Why are we paying so much for butter when we are so good at making it?
Why are we paying so much for butter when we are so good at making it?

“Agricultural product prices do go through cycles,” Tuffley says. Even weather changes can influence production. So do high prices, meaning farmers produce more to take advantage, which means supply is better, and the cost to the consumer falls.

And then there is a but.

“However, in NZ there is a growing focus on environmental considerations - production increases here are likely to increasingly come from greater on-farm efficiency rather than the large herd increases NZ experienced a decade or more ago.”

Ingots of butter in the supermarket.
Ingots of butter in the supermarket.

So should Kiwis expect cheaper dairy products because our agricultural sector is good at making them? That would be no, Tuffley says. Would you work for less to help out your compatriots?

“Getting cheaper products just because we make them means either asking farmers to cut their incomes on our behalf or get the Government to subside our purchase costs,” he says.

“For farmers to sell locally at a lower price than what their product is worth on international markets means they are not able to maximise the incomes they make from their work and the investment risk that they take.

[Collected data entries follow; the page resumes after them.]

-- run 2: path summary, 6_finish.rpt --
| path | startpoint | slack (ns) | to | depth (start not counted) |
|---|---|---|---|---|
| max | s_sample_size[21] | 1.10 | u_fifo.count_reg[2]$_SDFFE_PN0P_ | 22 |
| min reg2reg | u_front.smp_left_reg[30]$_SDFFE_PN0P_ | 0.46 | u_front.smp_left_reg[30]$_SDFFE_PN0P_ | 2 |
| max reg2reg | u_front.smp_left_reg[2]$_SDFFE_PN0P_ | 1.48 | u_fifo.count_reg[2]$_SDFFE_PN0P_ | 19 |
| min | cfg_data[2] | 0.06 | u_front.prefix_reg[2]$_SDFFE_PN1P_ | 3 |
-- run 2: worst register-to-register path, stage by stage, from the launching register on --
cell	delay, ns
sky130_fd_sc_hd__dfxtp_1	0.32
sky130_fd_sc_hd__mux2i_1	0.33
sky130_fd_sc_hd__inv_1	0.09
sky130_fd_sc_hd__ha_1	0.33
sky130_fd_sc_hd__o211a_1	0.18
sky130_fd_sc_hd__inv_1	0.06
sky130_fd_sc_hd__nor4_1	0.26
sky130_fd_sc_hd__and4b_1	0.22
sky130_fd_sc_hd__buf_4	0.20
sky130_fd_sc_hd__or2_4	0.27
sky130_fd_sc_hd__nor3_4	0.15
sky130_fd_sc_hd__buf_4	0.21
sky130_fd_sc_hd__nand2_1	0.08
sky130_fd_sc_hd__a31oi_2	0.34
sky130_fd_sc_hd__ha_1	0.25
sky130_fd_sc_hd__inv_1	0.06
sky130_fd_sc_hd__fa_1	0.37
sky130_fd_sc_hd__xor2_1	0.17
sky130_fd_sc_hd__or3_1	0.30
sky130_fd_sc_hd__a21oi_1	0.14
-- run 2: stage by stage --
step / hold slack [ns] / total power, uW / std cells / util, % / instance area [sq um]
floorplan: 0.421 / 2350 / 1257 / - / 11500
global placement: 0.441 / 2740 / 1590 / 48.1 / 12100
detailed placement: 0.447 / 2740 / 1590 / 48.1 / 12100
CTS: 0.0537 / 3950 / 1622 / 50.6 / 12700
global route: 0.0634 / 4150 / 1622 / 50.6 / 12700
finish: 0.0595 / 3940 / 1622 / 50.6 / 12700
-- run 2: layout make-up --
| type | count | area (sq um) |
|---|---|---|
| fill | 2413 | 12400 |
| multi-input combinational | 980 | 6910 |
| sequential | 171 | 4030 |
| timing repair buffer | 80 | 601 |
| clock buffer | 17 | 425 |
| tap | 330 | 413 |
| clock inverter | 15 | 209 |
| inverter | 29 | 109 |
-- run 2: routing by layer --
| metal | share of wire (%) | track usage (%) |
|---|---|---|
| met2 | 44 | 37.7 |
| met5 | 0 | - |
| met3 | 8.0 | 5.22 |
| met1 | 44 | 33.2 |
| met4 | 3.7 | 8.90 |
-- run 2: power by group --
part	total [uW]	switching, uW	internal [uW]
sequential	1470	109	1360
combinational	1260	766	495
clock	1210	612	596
[config.mk]
export PLATFORM = sky130hd
export DESIGN_NAME = calendar_field_stepper
export DESIGN_NICKNAME = d
export VERILOG_FILES = /design/src/sv/cfs_pkg.sv /design/src/sv/calendar_field_stepper.sv /design/src/sv/cfs_step.sv
export SDC_FILE = /design/constraint.sdc
export NUM_CORES = 1
export LEC_CHECK = 0
export ABC_AREA = 0
export BUFFER_PORTS_ARGS = -buffer_cell sky130_fd_sc_hd__buf_4
export CORE_MARGIN = 3
export CORE_UTILIZATION = 45
export DETAILED_ROUTE_END_ITERATION = 10
export PLACE_DENSITY_LB_ADDON = 0.3
export SETUP_SLACK_MARGIN = 0.4
export SYNTH_ARGS = -nofsm -noshare
export SYNTH_HDL_FRONTEND = slang
export SYNTH_SLANG_ARGS = --single-unit
[constraint.sdc]
create_clock -name clk -period 4.7 [get_ports clk]
set_clock_uncertainty 0.2 [all_clocks]
set_input_delay 0.235 -clock clk [delete_from_list [all_inputs] [get_ports clk]]
set_output_delay 0.235 -clock clk [all_outputs]
set_load 0.01 [all_outputs]
[src/sv/cfs_pkg.sv]
// ----------------------------------------------------------------------------
// cfs_pkg: shared types, codes and helpers for the calendar field stepper
// Holds the date record, the request codes, field limits and the
// increment and saturate helpers used by the step logic.
// ----------------------------------------------------------------------------
package cfs_pkg;

  // Stream widths, in bits
  localparam int IN_DATA_W  = 16;
  localparam int OUT_DATA_W = 32;

  // Request codes
  localparam logic [1:0] OP_INC     = 2'd0;
  localparam logic [1:0] OP_NEW_DAY = 2'd1;
  localparam logic [1:0] OP_LOAD    = 2'd2;

  // Field selects
  localparam logic [2:0] FLD_YEAR   = 3'd0;
  localparam logic [2:0] FLD_MONTH  = 3'd1;
  localparam logic [2:0] FLD_DAY    = 3'd2;
  localparam logic [2:0] FLD_HOUR   = 3'd3;
  localparam logic [2:0] FLD_MINUTE = 3'd4;

  // Field limits
  localparam logic [7:0] YEAR_MIN   = 8'd0;
  localparam logic [7:0] YEAR_MAX   = 8'd86;
  localparam logic [7:0] MONTH_MIN  = 8'd1;
  localparam logic [7:0] MONTH_MAX  = 8'd12;
  localparam logic [7:0] DAY_MIN    = 8'd1;
  localparam logic [7:0] DAY_MAX    = 8'd31;
  localparam logic [7:0] HOUR_MIN   = 8'd0;
  localparam logic [7:0] HOUR_MAX   = 8'd23;
  localparam logic [7:0] MINUTE_MIN = 8'd0;
  localparam logic [7:0] MINUTE_MAX = 8'd59;

  // Leap years have both low year bits clear
  localparam logic [1:0] LEAP_MASK  = 2'b11;

  // Reset values
  localparam logic [6:0] YEAR_RST   = 7'd17;
  localparam logic [3:0] MONTH_RST  = 4'd1;
  localparam logic [4:0] DAY_RST    = 5'd1;
  localparam logic [4:0] HOUR_RST   = 5'd12;
  localparam logic [5:0] MINUTE_RST = 6'd0;

  typedef struct packed {
    logic [5:0] minute;
    logic [4:0] hour;
    logic [4:0] day;
    logic [3:0] month;
    logic [6:0] year;
  } date_t;

  typedef struct packed {
    logic [7:0] load_value;
    logic [2:0] field_select;
    logic [1:0] opcode;
  } req_t;

  typedef struct packed {
    logic       carry;
    logic [7:0] value;
  } step_t;

  // Days in a month; out-of-range months count as 31
  function automatic logic [7:0] month_len(logic [3:0] month, logic [6:0] year);
    logic [7:0] len;
    case (month)
      4'd2:    len = ((year[1:0] & LEAP_MASK) == 2'b00) ? 8'd29 : 8'd28;
      4'd4,
      4'd6,
      4'd9,
      4'd11:   len = 8'd30;
      default: len = 8'd31;
    endcase
    return len;
  endfunction

  // Step by one, clamp below the minimum, wrap above the maximum
  function automatic step_t wrap_inc(logic [7:0] cur, logic [7:0] lo, logic [7:0] hi);
    step_t r;
    r.value = cur + 8'd1;
    r.carry = 1'b0;
    if (r.value < lo) begin
      r.value = lo;
    end
    if (r.value > hi) begin
      r.value = lo;
      r.carry = 1'b1;
    end
    return r;
  endfunction

  // Clamp a loaded value into a field's range
  function automatic logic [7:0] sat(logic [7:0] val, logic [7:0] lo, logic [7:0] hi);
    logic [7:0] v;
    v = val;
    if (v < lo) begin
      v = lo;
    end
    if (v > hi) begin
      v = hi;
    end
    return v;
  endfunction

endpackage

[src/sv/calendar_field_stepper.sv]
// ----------------------------------------------------------------------------
// calendar_field_stepper: five-field date and time keeper
// Steps, rolls over or loads year, month, day, hour and minute on request.
// ----------------------------------------------------------------------------
// Usage:
//   Each request on the s_axis channel carries an opcode (increment one
//   field, new-day advance with day/month/year carry, or load one field),
//   a field select and a load value. Every request yields one result on
//   m_axis with the full date after the request and the carry flag.
//   A request is registered in the input register when accepted, and its
//   result is registered in the output register once that register is
//   free, so a stalled receiver can hold it back. One request is taken per
//   cycle while s_axis_tready is high; the next request's update depends
//   only on the date registers, which change as each result is registered.
//   Reset sets the date to year 17, month 1, day 1, 12:00 and empties both
//   stages. When the receiver holds m_axis_tready low, the result stays in
//   the output register, one more request waits in the input register,
//   and s_axis_tready drops until the output register drains.
// ----------------------------------------------------------------------------
module calendar_field_stepper (
  input  logic                              clk,
  input  logic                              rst,
  input  logic                              s_axis_tvalid,
  output logic                              s_axis_tready,
  // opcode[1:0], field_select[4:2], load_value[12:5], zero fill
  input  logic [cfs_pkg::IN_DATA_W-1:0]     s_axis_tdata,
  output logic                              m_axis_tvalid,
  input  logic                              m_axis_tready,
  // year_out[6:0], month_out[10:7], day_out[15:11], hour_out[20:16],
  // minute_out[26:21], carry_out[27], zero fill
  output logic [cfs_pkg::OUT_DATA_W-1:0]    m_axis_tdata
);
  import cfs_pkg::*;

  logic  in_vld;
  req_t  in_req;
  date_t date;
  date_t date_next;
  logic  carry_next;
  logic  out_free;
  logic  move;
  date_t out_date;
  logic  out_carry;

  // Output register empty or draining this cycle
  assign out_free      = !m_axis_tvalid || m_axis_tready;
  assign move          = in_vld && out_free;
  assign s_axis_tready = !in_vld || out_free;

  // Hold the accepted request
  always_ff @(posedge clk) begin
    if (rst) begin
      in_vld <= 1'b0;
    end else if (s_axis_tready) begin
      in_vld <= s_axis_tvalid;
    end
  end

  always_ff @(posedge clk) begin
    if (s_axis_tready && s_axis_tvalid) begin
      in_req <= s_axis_tdata[12:0];
    end
  end

  cfs_step u_step (
    .cur   (date),
    .req   (in_req),
    .nxt   (date_next),
    .carry (carry_next)
  );

  // Advance the date when the request moves to the output
  always_ff @(posedge clk) begin
    if (rst) begin
      date.year   <= YEAR_RST;
      date.month  <= MONTH_RST;
      date.day    <= DAY_RST;
      date.hour   <= HOUR_RST;
      date.minute <= MINUTE_RST;
    end else if (move) begin
      date <= date_next;
    end
  end

  // Result register
  always_ff @(posedge clk) begin
    if (rst) begin
      m_axis_tvalid <= 1'b0;
    end else if (out_free) begin
      m_axis_tvalid <= in_vld;
    end
  end

  always_ff @(posedge clk) begin
    if (move) begin
      out_date  <= date_next;
      out_carry <= carry_next;
    end
  end

  assign m_axis_tdata = {4'b0, out_carry, out_date};

  // Month never leaves its range
  a_month_range: assert property (@(posedge clk) disable iff (rst)
    (date.month >= 4'd1) && (date.month <= 4'd12))
    else $error("month register out of range");

  // Time and year stay in range, and day stays at or above one
  a_other_range: assert property (@(posedge clk) disable iff (rst)
    (date.year <= 7'd86) && (date.hour <= 5'd23) && (date.minute <= 6'd59) &&
    (date.day >= 5'd1))
    else $error("date register out of range");

  // A waiting result always shows the current date
  a_out_matches: assert property (@(posedge clk) disable iff (rst)
    m_axis_tvalid |-> (out_date == date))
    else $error("result date differs from date registers");

  // A load never reports carry
  a_load_carry: assert property (@(posedge clk) disable iff (rst)
    (move && (in_req.opcode == OP_LOAD)) |=> !out_carry)
    else $error("carry raised on load");

endmodule

[src/sv/cfs_step.sv]
// ----------------------------------------------------------------------------
// cfs_step: next-date logic for one request
// Works out the new date and carry from the current date and one
// increment, new-day or load request.
// ----------------------------------------------------------------------------
module cfs_step (
  input  cfs_pkg::date_t cur,
  input  cfs_pkg::req_t  req,
  output cfs_pkg::date_t nxt,
  output logic           carry
);
  import cfs_pkg::*;

  step_t year_s;
  step_t month_s;
  step_t day_s;
  step_t hour_s;
  step_t minute_s;
  logic [7:0] day_hi;
  logic [7:0] year_ld;
  logic [7:0] month_ld;
  logic [7:0] day_ld;
  logic [7:0] hour_ld;
  logic [7:0] minute_ld;

  // Step each field on its own; the day limit follows the current month
  always_comb begin
    day_hi    = month_len(cur.month, cur.year);
    year_s    = wrap_inc({1'b0, cur.year}, YEAR_MIN, YEAR_MAX);
    month_s   = wrap_inc({4'b0, cur.month}, MONTH_MIN, MONTH_MAX);
    day_s     = wrap_inc({3'b0, cur.day}, DAY_MIN, day_hi);
    hour_s    = wrap_inc({3'b0, cur.hour}, HOUR_MIN, HOUR_MAX);
    minute_s  = wrap_inc({2'b0, cur.minute}, MINUTE_MIN, MINUTE_MAX);
    year_ld   = sat(req.load_value, YEAR_MIN, YEAR_MAX);
    month_ld  = sat(req.load_value, MONTH_MIN, MONTH_MAX);
    day_ld    = sat(req.load_value, DAY_MIN, DAY_MAX);
    hour_ld   = sat(req.load_value, HOUR_MIN, HOUR_MAX);
    minute_ld = sat(req.load_value, MINUTE_MIN, MINUTE_MAX);
  end

  // Select the update for the request
  always_comb begin
    nxt   = cur;
    carry = 1'b0;
    case (req.opcode)
      OP_INC: begin
        case (req.field_select)
          FLD_YEAR: begin
            nxt.year = year_s.value[6:0];
            carry    = year_s.carry;
          end
          FLD_MONTH: begin
            nxt.month = month_s.value[3:0];
            carry     = month_s.carry;
          end
          FLD_DAY: begin
            nxt.day = day_s.value[4:0];
            carry   = day_s.carry;
          end
          FLD_HOUR: begin
            nxt.hour = hour_s.value[4:0];
            carry    = hour_s.carry;
          end
          FLD_MINUTE: begin
            nxt.minute = minute_s.value[5:0];
            carry      = minute_s.carry;
          end
          default: begin
            carry = 1'b0;
          end
        endcase
      end
      OP_NEW_DAY: begin
        // Ripple day into month into year
        nxt.day = day_s.value[4:0];
        carry   = day_s.carry;
        if (day_s.carry) begin
          nxt.month = month_s.value[3:0];
          carry     = month_s.carry;
          if (month_s.carry) begin
            nxt.year = year_s.value[6:0];
            carry    = year_s.carry;
          end
        end
      end
      OP_LOAD: begin
        case (req.field_select)
          FLD_YEAR:   nxt.year   = year_ld[6:0];
          FLD_MONTH:  nxt.month  = month_ld[3:0];
          FLD_DAY:    nxt.day    = day_ld[4:0];
          FLD_HOUR:   nxt.hour   = hour_ld[4:0];
          FLD_MINUTE: nxt.minute = minute_ld[5:0];
          default:    nxt = cur;
        endcase
      end
      default: begin
        nxt = cur;
      end
    endcase
  end

endmodule

==> impl_results.md <==
* Area of the mapped netlist at 0.00467 mm²
* # Post-CTS Setup Buffers at 0
* Crit path largest cell delay at 0.53 ns
* Final HPWL DP at 8490 µm
* Most common library cells after synthesis: nand2_1 (54), o21ai_0 (43), nor2_1 (42)
* CP endpoint kind: flip-flop
* Synth top area cells: edfxtp_1 (26%), dfxtp_1 (12%), o21ai_0 (4.6%)
* First-pass GRT wire length at 20200 µm
* Vias/cell at 6.17
* Post-route ant nets at 0
* Fin. max-slew vios at 0
* Register area share after synthesis at 38.8%
* CTS tree: yes
* Final Worst Setup Slack at 0.867 ns
* Via count at 4372
* Final design utilization at 53.9%
* Layout Area Growth over Synthesis at 14.8%
* Post-synth top area share at 26.4%
* Period Utilization, post-route at 81.6%
* Core area at 0.00995 mm²
* CTS Buffer Depth at 2
* GRT overflow at 0
* Total Routing Usage GR at 21.9%
* Root Driver: clkbuf_8
* Layout cells sized above 1 at 15.3%
* H-tree depth at 3
* Post-synth top area cell: edfxtp_1
* Cell count after synthesis at 532
* Die Span Y at 108 µm
* Bufs and invs on worst path at 2
* Flip-flop and latch area at 0.00181 mm²
* Status: complete, no violations
* FMAX at 0.261 GHz
* Power per Cell Area at 252 mW/mm²
* Largest net degree at the start of global routing at 43
* Inserted Diodes at 0
* Clock-pin slew on the worst setup and hold paths at 0.08 ns
* R2R Setup Slk at 0.87 ns
* Initial DRT Pass Iterations at 5
* Placed cells at 678
* TritonCTS buffer count at 9
* Hold buffers post-CTS at 15
* Rel. slew slack at 54.8%
* Unrepaired setup endpoints after global routing: false
* Vias in the first global route at 4033
* Hold Crit Class: in2reg
* Initial DRC count at 364
* Final hold vios at 0
* Multi-input logic area at 0.00263 mm²
* Top cell by count, worst path: ha_1
* DRT Wirelength at 12600 µm
* DR DRC count at 0
* Clk sinks at 70
* Max Fanout on Critical Path at 9
* # rows at 36
* Cell Chain, Critical Path: ha_1, nand3_1, o21ai_0, inv_1, ha_1, nor2b_1, o211a_1, a31oi_2, buf_4, nor4_1, a221oi_1, nor2_1
* Fillers at 926
* GPL Wtd Cong at 0.938
* Max-cap violation count at 0
* Post-synth EDFFs at 41
* Post-cts resize count at 0
* Asr flop ratio synth at 0%
* Layout Cells excl Fill at 709
* Initial core utilization at 46.9%
* Crit path kind: reg2reg
* Wire per inst at 17.7 µm
* DIE AREA at 0.0116 mm²
* Largest delay share family, worst path: compound AO/OA/AOI/OAI gates
* Max VDD drop at 148 µV
* Worst slew pin tran at 0.672 ns
* Yosys Warn Count at 0
* Worst-skew pair later-pin latency at 0.35 ns
* Setup_tns at 0 ns
* I/O pin total at 54
* Syn Area/Cell at 8.78 µm²
* Die width at 108 µm
* Ys flop type: edfxtp_1
* Minimum clock period at 3.83 ns
* Net count, final at 606
* Count leader, synth: nand2_1
* Leakage at 1.96 nW
* Distinct cells, synth at 87
* CP required at 4.59 ns
* Dpl ws at 0.953 ns
* Hold_ws at 0.0562 ns
* Port bufs at 46
* Initial antenna violation count at 0
* Synth Register Bits at 70
* CP startpoint kind: flip-flop
* Arrival @ worst endpoint at 3.72 ns
* Setup violations, final at 0
* CP max-delay cell: a31oi_2
[where the power goes]
group / internal [mW] / leakage [nW] / switching (mW) / total [mW]
clock: 0.204 / 0.0861 / 0.237 / 0.441
sequential: 0.678 / 0.618 / 0.0392 / 0.718
combinational: 0.0828 / 1.25 / 0.112 / 0.195
[sequential cells by signal (all words and copies together), names as in the netlist]
register       cells
m_axis_tvalid      1
out_carry          1
m_axis_tdata      27
date              27
in_req            13
in_vld             1
[cell type report]
| type | count | share of cell area, % |
|---|---|---|
| inverter | 14 | 0.980 |
| clock buffer | 12 | 2.71 |
| sequential | 70 | 33.8 |
| timing repair buffer | 67 | 10.1 |
| tap | 133 | 3.10 |
| multi-input combinational | 409 | 48.9 |
| clock inverter | 4 | 0.420 |
[cell families (layout without fill, tap and decap cells)]
logic type | after synthesis | in the layout | share of synthesized area [%]
buffers and inverters | 56 | 97 | 5.28
adders and majority gates | 15 | 15 | 4.02
xor gates and xnor gates | 7 | 7 | 1.71
and+or+nand+nor | 197 | 197 | 22.5
other | 1 | 4 | 0.0803
DFF | 70 | 70 | 38.8
AOI/OAI and AO/OA | 183 | 183 | 27.0
muxes | 3 | 3 | 0.670
[layout by cell type, fill, tap and decap left out, drive strengths merged, types with 6 or more instances in the layout]
cell | netlist | layout
nand2 | 54 | 54
buf | 21 | 52
o21ai | 47 | 47
nor2 | 43 | 43
edfxtp | 41 | 41
a21oi | 36 | 36
dfxtp | 29 | 29
nand3 | 20 | 20
nor3 | 16 | 16
ha | 15 | 15
dlygate4sd3 | 0 | 15
inv | 13 | 13
clkbuf | 21 | 12
nand2b | 9 | 9
a31oi | 9 | 9
o21a | 8 | 8
nor2b | 8 | 8
a311oi | 7 | 7
nor3b | 7 | 7
nand4 | 6 | 6
a211oi | 6 | 6
and2 | 6 | 6
[metal layers]
metal,vias to the layer above,routed length (µm),track usage (%)
li1,2077,-,-
met1,2053,5420,29.5
met2,217,5920,35.2
met3,25,960,3.18
met4,0,246,9.11
met5,-,0,0
[per-stage QoR]
| stage | total power [mW] | cell area (µm²) |
|---|---|---|
| global route | 1.41 | 5360 |
| global placement | 0.908 | 5050 |
| finish | 1.35 | 5360 |
| floorplan | 0.847 | 4680 |
| CTS | 1.35 | 5360 |
| detailed placement | 0.912 | 5050 |
[path summary, 6_finish.rpt]
check | startpoint | to | cells after the start
setup / recovery | date[12] | m_axis_tdata[6] | 12
hold / removal | rst | m_axis_tvalid | 2
setup reg to reg | date[12] | m_axis_tdata[6] | 12
hold reg to reg | in_vld | m_axis_tvalid | 2
(Power assumes the default switching activity.)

“If they didn’t, farming may not be as profitable and undermine the viability of the industry. And if we get the Government to subsidise dairy purchases that comes at a cost of higher taxes (reducing our take-home pay) or through foregone spending on other areas such as health or education.

A scone for $8 or more? That's soon the reality, as The Press reporter Carly Gooch explains.

“There is a cost to artificially lowering prices.” Bugger.

Countries that make cars or mobile phones don’t sell those products for less in their domestic markets. The focus is on maximising their profitability in all the markets they sell in.

And when butter goes up, that can inflate the price of alternatives, such as margarine.

“It could potentially, if people decide to switch away from butter and buy margarine in enough quantities that it ups production costs for margarine – or encourages retailers to respond by lifting the price of alternatives,” Tuffley says.

When all but 5% of our dairy produce is sold in a global market, higher prices do benefit us all.

Export prices have been increasing since March 2024 and are now 17% higher than they were a year ago, Stats NZ says. Butter prices are 38% higher than in the March 2024 quarter.

“NZ benefits. Dairy is a key export earnings for NZ, and high prices mean greater earnings and profitability for the sector,” Tuffley says.

Farmers spend that in rural communities up and down the country, they invest in and maintain their farms, and spend on themselves.

So communities, tractor dealerships, fencing contractors, builders, retail shops and many others do well.

“When our agricultural export sectors are doing well, NZ’s economy benefits – particularly outside of the urban areas.”

Let’s toast to that - go easy on the butter, though.